### src/rtl/vram_text_scanner.sv
// Text-mode scan-out: raster counters, VRAM/font fetch pipeline, pixel serialiser.
// Optional blinking cursor inversion enabled by VRAM_SCANNER_CURSOR_EN.
module vram_text_scanner #(
  parameter int COLS        = 40,
  parameter int ROWS        = 25,
  parameter int CHAR_H      = 8,
  parameter int H_TOTAL     = 400,
  parameter int V_TOTAL     = 262,
  parameter int HSYNC_START = 344,
  parameter int HSYNC_LEN   = 32,
  parameter int VSYNC_START = 230,
  parameter int VSYNC_LEN   = 3,
  parameter int ADDR_WIDTH  = 11
) (
  input  logic                  clk,
  input  logic                  reset,
  input  logic                  pix_en,
  output logic [ADDR_WIDTH-1:0] vram_addr,
  input  logic [7:0]            vram_q,
  output logic [10:0]           font_addr,
  input  logic [7:0]            font_q,
  output logic                  pixel,
  output logic                  active,
  output logic                  hsync,
  output logic                  vsync,
  output logic                  frame_start
`ifdef VRAM_SCANNER_CURSOR_EN
  ,
  input  logic [ADDR_WIDTH-1:0] cursor_pos,
  input  logic                  cursor_on
`endif
);

  localparam int HW    = $clog2(H_TOTAL);
  localparam int VW    = $clog2(V_TOTAL);
  localparam int GS    = $clog2(CHAR_H);
  localparam int ACT_V = ROWS * CHAR_H;
  localparam int X1    = 8 + 8 * COLS;

  logic [HW-1:0]         h_cnt;
  logic [VW-1:0]         v_cnt;
  logic [31:0]           h32;
  logic [31:0]           v32;
  logic [31:0]           text_row;
  logic [2:0]            glyph_row;
  logic [2:0]            phase;
  logic [ADDR_WIDTH-1:0] cell_addr;
  logic                  h_last;
  logic                  v_last;
  logic                  fetch;
  logic                  disp;
  logic                  hs;
  logic                  vs;
  logic                  top;
  logic [7:0]            glyph;
  logic [7:0]            glyph_in;
  logic [7:0]            shifter;

  always_comb begin
    h32       = 32'(h_cnt);
    v32       = 32'(v_cnt);
    text_row  = v32 >> GS;
    glyph_row = 3'(v32 & 32'(CHAR_H - 1));
    phase     = h_cnt[2:0];
    cell_addr = ADDR_WIDTH'(text_row * 32'(COLS) + (h32 >> 3));
    h_last    = h32 == 32'(H_TOTAL - 1);
    v_last    = v32 == 32'(V_TOTAL - 1);
    fetch     = (v32 < 32'(ACT_V)) && (h32 < 32'(8 * COLS));
    disp      = (v32 < 32'(ACT_V)) && (h32 >= 32'd8) && (h32 < 32'(X1));
    hs        = (h32 >= 32'(HSYNC_START))
             && (h32 < 32'(HSYNC_START + HSYNC_LEN));
    vs        = (v32 >= 32'(VSYNC_START))
             && (v32 < 32'(VSYNC_START + VSYNC_LEN));
    top       = (h_cnt == '0) && (v_cnt == '0);
  end

`ifdef VRAM_SCANNER_CURSOR_EN
  logic [4:0] frame_cnt;
  logic       cur_hit;

  always_ff @(posedge clk) begin
    if (reset) begin
      frame_cnt <= '0;
      cur_hit   <= 1'b0;
    end else if (pix_en) begin
      if (top) frame_cnt <= frame_cnt + 5'd1;
      if (fetch && phase == 3'd0)
        cur_hit <= cursor_on && frame_cnt[4]
                && (cell_addr == cursor_pos);
    end
  end

  assign glyph_in = font_q ^ {8{cur_hit}};
`else
  assign glyph_in = font_q;
`endif

  // Counters hold the position of the tick being issued; outputs reflect it.
  always_ff @(posedge clk) begin
    if (reset) begin
      h_cnt       <= '0;
      v_cnt       <= '0;
      vram_addr   <= '0;
      font_addr   <= '0;
      glyph       <= '0;
      shifter     <= '0;
      pixel       <= 1'b0;
      active      <= 1'b0;
      hsync       <= 1'b0;
      vsync       <= 1'b0;
      frame_start <= 1'b0;
    end else if (pix_en) begin
      h_cnt <= h_last ? '0 : h_cnt + HW'(1);
      if (h_last) v_cnt <= v_last ? '0 : v_cnt + VW'(1);
      active      <= disp;
      hsync       <= hs;
      vsync       <= vs;
      frame_start <= top;
      if (fetch && phase == 3'd0) vram_addr <= cell_addr;
      if (fetch && phase == 3'd2) font_addr <= {vram_q, glyph_row};
      if (fetch && phase == 3'd4) glyph <= glyph_in;
      if (disp && phase == 3'd0) begin
        pixel   <= glyph[7];
        shifter <= {glyph[6:0], 1'b0};
      end else begin
        pixel   <= disp & shifter[7];
        shifter <= {shifter[6:0], 1'b0};
      end
    end
  end

endmodule

### config.mk
export PLATFORM = sky130hd
export DESIGN_NAME = vram_text_scanner
export DESIGN_NICKNAME = d
export VERILOG_FILES = /design/src/rtl/vram_text_scanner.sv
export SDC_FILE = /design/constraint.sdc
export NUM_CORES = 1
export LEC_CHECK = 0
export BUFFER_PORTS_ARGS = -buffer_cell sky130_fd_sc_hd__buf_2
export CORE_MARGIN = 1
export CORE_UTILIZATION = 45
export CTS_CLUSTER_SIZE = 16
export DETAILED_ROUTE_END_ITERATION = 10
export PLACE_DENSITY = 0.65
export SLEW_MARGIN = 30
export SYNTH_ARGS = -nofsm -noshare
export SYNTH_HDL_FRONTEND = slang
export SYNTH_SLANG_ARGS = --single-unit
### constraint.sdc
create_clock -name clk -period 2.8 [get_ports clk]
set_input_delay 0.28 -clock clk [delete_from_list [all_inputs] [get_ports clk]]
set_output_delay 0.28 -clock clk [all_outputs]
set_load 0.02 [all_outputs]
# ---- After elaboration in Yosys (flattened, before gate mapping)
# Index checks and enable logic that the tools add are counted.
dict set report totals {
  register_bits 61
  input_bits 19
  out_inout_bits 27
  wordCells 49
}
dict set report classes {
  addsub 3
  multipliers 1
  n_lt_le_gt_ge 8
  eq_ne 4
  n_mux 4
  n_bitwise 1
  n_reduce_logical 17
}
# op n
set ops {}
lappend ops {{$lt 9x9->1 const B} 3}
lappend ops {{$add 9x1->9 const B} 2}
lappend ops {{$eq 9x9->1 const B} 2}
lappend ops {{$logic_not 9->1} 2}
lappend ops {{$lt 9x8->1 const B} 2}
lappend ops {{$mux 9} 2}
lappend ops {{$add 11x6->11} 1}
lappend ops {{$logic_and 1x1->1} 10}
lappend ops {{$ge 9x4->1 const B} 1}
lappend ops {{$ge 9x8->1 const B} 1}
lappend ops {{$ge 9x9->1 const B} 1}
lappend ops {{$mul 6x3->8 const B} 1}
lappend ops {{$mux 8} 1}
lappend ops {{$reduce_and 2->1} 4}
lappend ops {{$eq 3x2->1 const B} 1}
lappend ops {{$eq 3x3->1 const B} 1}
lappend ops {{$logic_not 3->1} 1}
lappend ops {{$and 1x1->1} 1}
lappend ops {{$mux 1} 1}

# ---- Logic depth before layout (Yosys ltp)
# Gate-level depths: netlist of the first run.
dict set report logic_depth {
  ltp_word 5
  mapped_depth 8
}

# ---- Worst setup path after synthesis of the first run
# No wires, ideal clock.
dict set report synth_timing {
  path_kind {flip-flop to flip-flop}
  from {register v_cnt[6]}
  to {register vram_addr[10]}
  setup_ns 0.119
  arrival_time_ns 2.130
  required_ns 2.681
  setup_slack_ns 0.551
  stages_incl_launch_ff 9
  synth_period_minus_slack_ns 2.249
  path_cell_list {dfxtp_1 ha_1 ha_1 fa_1 and3_1 a32oi_1 nor4_1 xnor2_1 a21oi_1}
}
dict set report synth_between {
  elab_chain_cells 4
  elab_cells_between_ends 6
  cone_classes {add/sub: 1; mul: 1; order compare: 1; reduce/logical: 3}
}
# item line_no
set synth_lines {}
lappend synth_lines {{start: declaration} 41} ;# logic [VW-1:0] v_cnt;
lappend synth_lines {{start signal: assignment} 114} ;# if (h_last) v_cnt <= v_last ? '0 : v_cnt + VW'(1);
lappend synth_lines {{parallel branches: the longest is 4 deep, another holds $add 11x6->11} n/a}
lappend synth_lines {{end signal: assignment} 119} ;# if (fetch && phase == 3'd0) vram_addr <= cell_addr;
lappend synth_lines {{end: declaration} 18} ;# output logic [ADDR_WIDTH-1:0] vram_addr,
# Several ways; the timed one is not identified.
# A chain may end at the register's enable or synchronous reset.

# ---- Final worst setup path of the first run
# Ends and elaborated chain as after synthesis.

==> impl_metrics.csv, run 1 <==
group,metric,value,unit
run_status,status,"finished clean",
layout,layout-drive-gt1-share,0.2082,
die,die-width,82.40,µm
die,fp.coreArea,6061,µm²
layout,final_cell_area,3417,µm²
clock_network,cts_buffer_depth,2,
clock_network,hold_buffers,0,
timing,maxSlewViolCount,0,
timing,fin_tns_setup,0,ns
critical_path,critPathKind,"register to register",
detailed_routing,dr.pass1.iters,4,
clock_network,clock_sinks,60,
die,initial_utilization,0.4800,
die,die_area,6790,µm²
synthesis,netlist_area,2909,µm²
clock_network,cts.repair.resized,0,
global_routing,grt_max_degree,33,
clock_network,cts_tree,"built",
pwr,power_density,512.0,nW/µm²
hold_path,hp-class,"input pin to register",
timing,finalHoldViolCount,0,
synthesis,syn_inst,311,
synthesis,synth-compound-area-share,0.07398,
clock_network,htree_num_levels,3,
detailed_routing,route.detailed.drc,0,
global_routing,overflow,0,
timing,max_freq,0.4126,GHz
synthesis,synth-seq-cells,60,
synthesis,netlist_top_cells_area,"dfxtp_1 (41%), mux2i_1 (12%), ha_1 (7.3%)",
hold_path,hold_depth,3,
critical_path,critPathRequiredTime,3.02,ns
placement,place_area,3233,µm²
synthesis,yosysTopAreaCell,"dfxtp_1",
placement,place_inst,424,
synthesis,synth_seq_area_share,0.4129,
die,die_h,82.40,µm
placement,gp_congestion,0.7294,
timing,setup_viol,0,
die,num_rows,28,
critical_path,cp_max_fo,9,
detailed_routing,drt-initial-drc-count,92,
global_routing,grt_use_total,0.1877,
critical_path,critPathCaptureType,"register",
critical_path,arrival,2.65,ns
layout,n_antenna_cell,0,
synthesis,synth_fa_ha_area_frac,0.08688,
layout,finalNetCount,398,
clock_network,numCtsBuffers,9,
timing,maxSlewHeadroom,0.5724,
placement,port_buffers,45,
global_routing,first_global_vias,2093,
synthesis,async_flop_share,0,
job,cap_violations,0,
pwr,ir_drop,0.3328,mV
clock_network,clkLatencyLatePin,0.34,ns
global_routing,antenna_found_initial,0,
synthesis,synth_xor_area_frac,0.06925,
synthesis,ys_warn_count,0,
timing,tightest_slew,0.6366,ns
global_routing,grt_pass1_wl,9522,µm
timing,min_period,2.423,ns
placement,dpl.hpwl,4001,µm
detailed_routing,via_per_inst,5.232,
die,ioPinCount,46,
critical_path,reg2reg_slack,0.38,ns
layout,fin_cells,440,
synthesis,yosys.area.top_type_share,0.4129,
detailed_routing,drt-total-wl,5701,µm
detailed_routing,detail_route.wl_per_cell,12.96,µm
synthesis,synth_top_family_by_area,"simple AND/OR/NAND/NOR gates",
synthesis,synth-edff-count,0,
synthesis,synth_mux_area_frac,0.1204,
synthesis,syn_avg_cell_area,9.354,µm²
critical_path,r2r_cells,8,
synthesis,synth_ff_type,"dfxtp_1",
clock_network,postCtsSetupRepairBufs,0,
timing,period_share,0.8655,
detailed_routing,dr_total_vias,2302,
synthesis,yosys.area_share.simple,0.2056,
clock_network,cts_root_buf,"clkbuf_8",
critical_path,critPathLaunchType,"register",
synthesis,synth_cell_types,40,
pwr,cellLeakagePower,1.436,nW
synthesis,synth_nets,349,
clock_network,path_clk_slew,0.07,ns
detailed_routing,drtAntennaViolNets,0,
timing,rsz0062_at_grt,"no",
timing,skew,0.006989,ns
layout,syn_to_final_growth,17.46,%
kinds of logic (layout without fill, tap and decap cells):
| kind of cell | Yosys count | after routing |
|---|---|---|
| AO/OA/AOI/OAI | 33 | 33 |
| XOR/XNOR | 23 | 23 |
| adder cells (fa/ha/maj) | 19 | 19 |
| buffers and inverters | 22 | 76 |
| flip-flops | 60 | 60 |
| multiplexers | 35 | 35 |
| AND/OR/NAND/NOR | 119 | 119 |
layer usage:
layer  up-vias  GRT usage  share of wire
met1      1073     0.2388           0.48
li1       1182          -              -
met5         -          0              0
met2        35     0.2992           0.47
met3        12    0.05495          0.037
met4         0    0.07018          0.015
cell usage in the layout, fill, tap and decap left out, types with 4 or more instances in the layout:
| cell type | Yosys | layout |
|---|---|---|
| dfxtp_1 | 60 | 60 |
| nor2_1 | 54 | 54 |
| buf_2 | 3 | 45 |
| mux2i_1 | 35 | 35 |
| ha_1 | 17 | 17 |
| nand2_1 | 15 | 15 |
| a21oi_1 | 14 | 14 |
| xnor2_1 | 12 | 12 |
| xor2_1 | 11 | 11 |
| nor3_1 | 10 | 10 |
| clkbuf_8 | 0 | 9 |
| inv_1 | 8 | 8 |
| a211oi_1 | 8 | 8 |
| nand4_1 | 7 | 7 |
| buf_4 | 1 | 7 |
| nand3_1 | 6 | 6 |
| and3_1 | 4 | 4 |
| or4_1 | 4 | 4 |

# What to do
Word for word, restate the lines of the data above that fall between the line holding "export LEC_CHECK = 0" and the line holding "# ---- After", inclusive, and no other lines.

# Exercise response
export LEC_CHECK = 0
export BUFFER_PORTS_ARGS = -buffer_cell sky130_fd_sc_hd__buf_2
export CORE_MARGIN = 1
export CORE_UTILIZATION = 45
export CTS_CLUSTER_SIZE = 16
export DETAILED_ROUTE_END_ITERATION = 10
export PLACE_DENSITY = 0.65
export SLEW_MARGIN = 30
export SYNTH_ARGS = -nofsm -noshare
export SYNTH_HDL_FRONTEND = slang
export SYNTH_SLANG_ARGS = --single-unit
### constraint.sdc
create_clock -name clk -period 2.8 [get_ports clk]
set_input_delay 0.28 -clock clk [delete_from_list [all_inputs] [get_ports clk]]
set_output_delay 0.28 -clock clk [all_outputs]
set_load 0.02 [all_outputs]
# ---- After elaboration in Yosys (flattened, before gate mapping)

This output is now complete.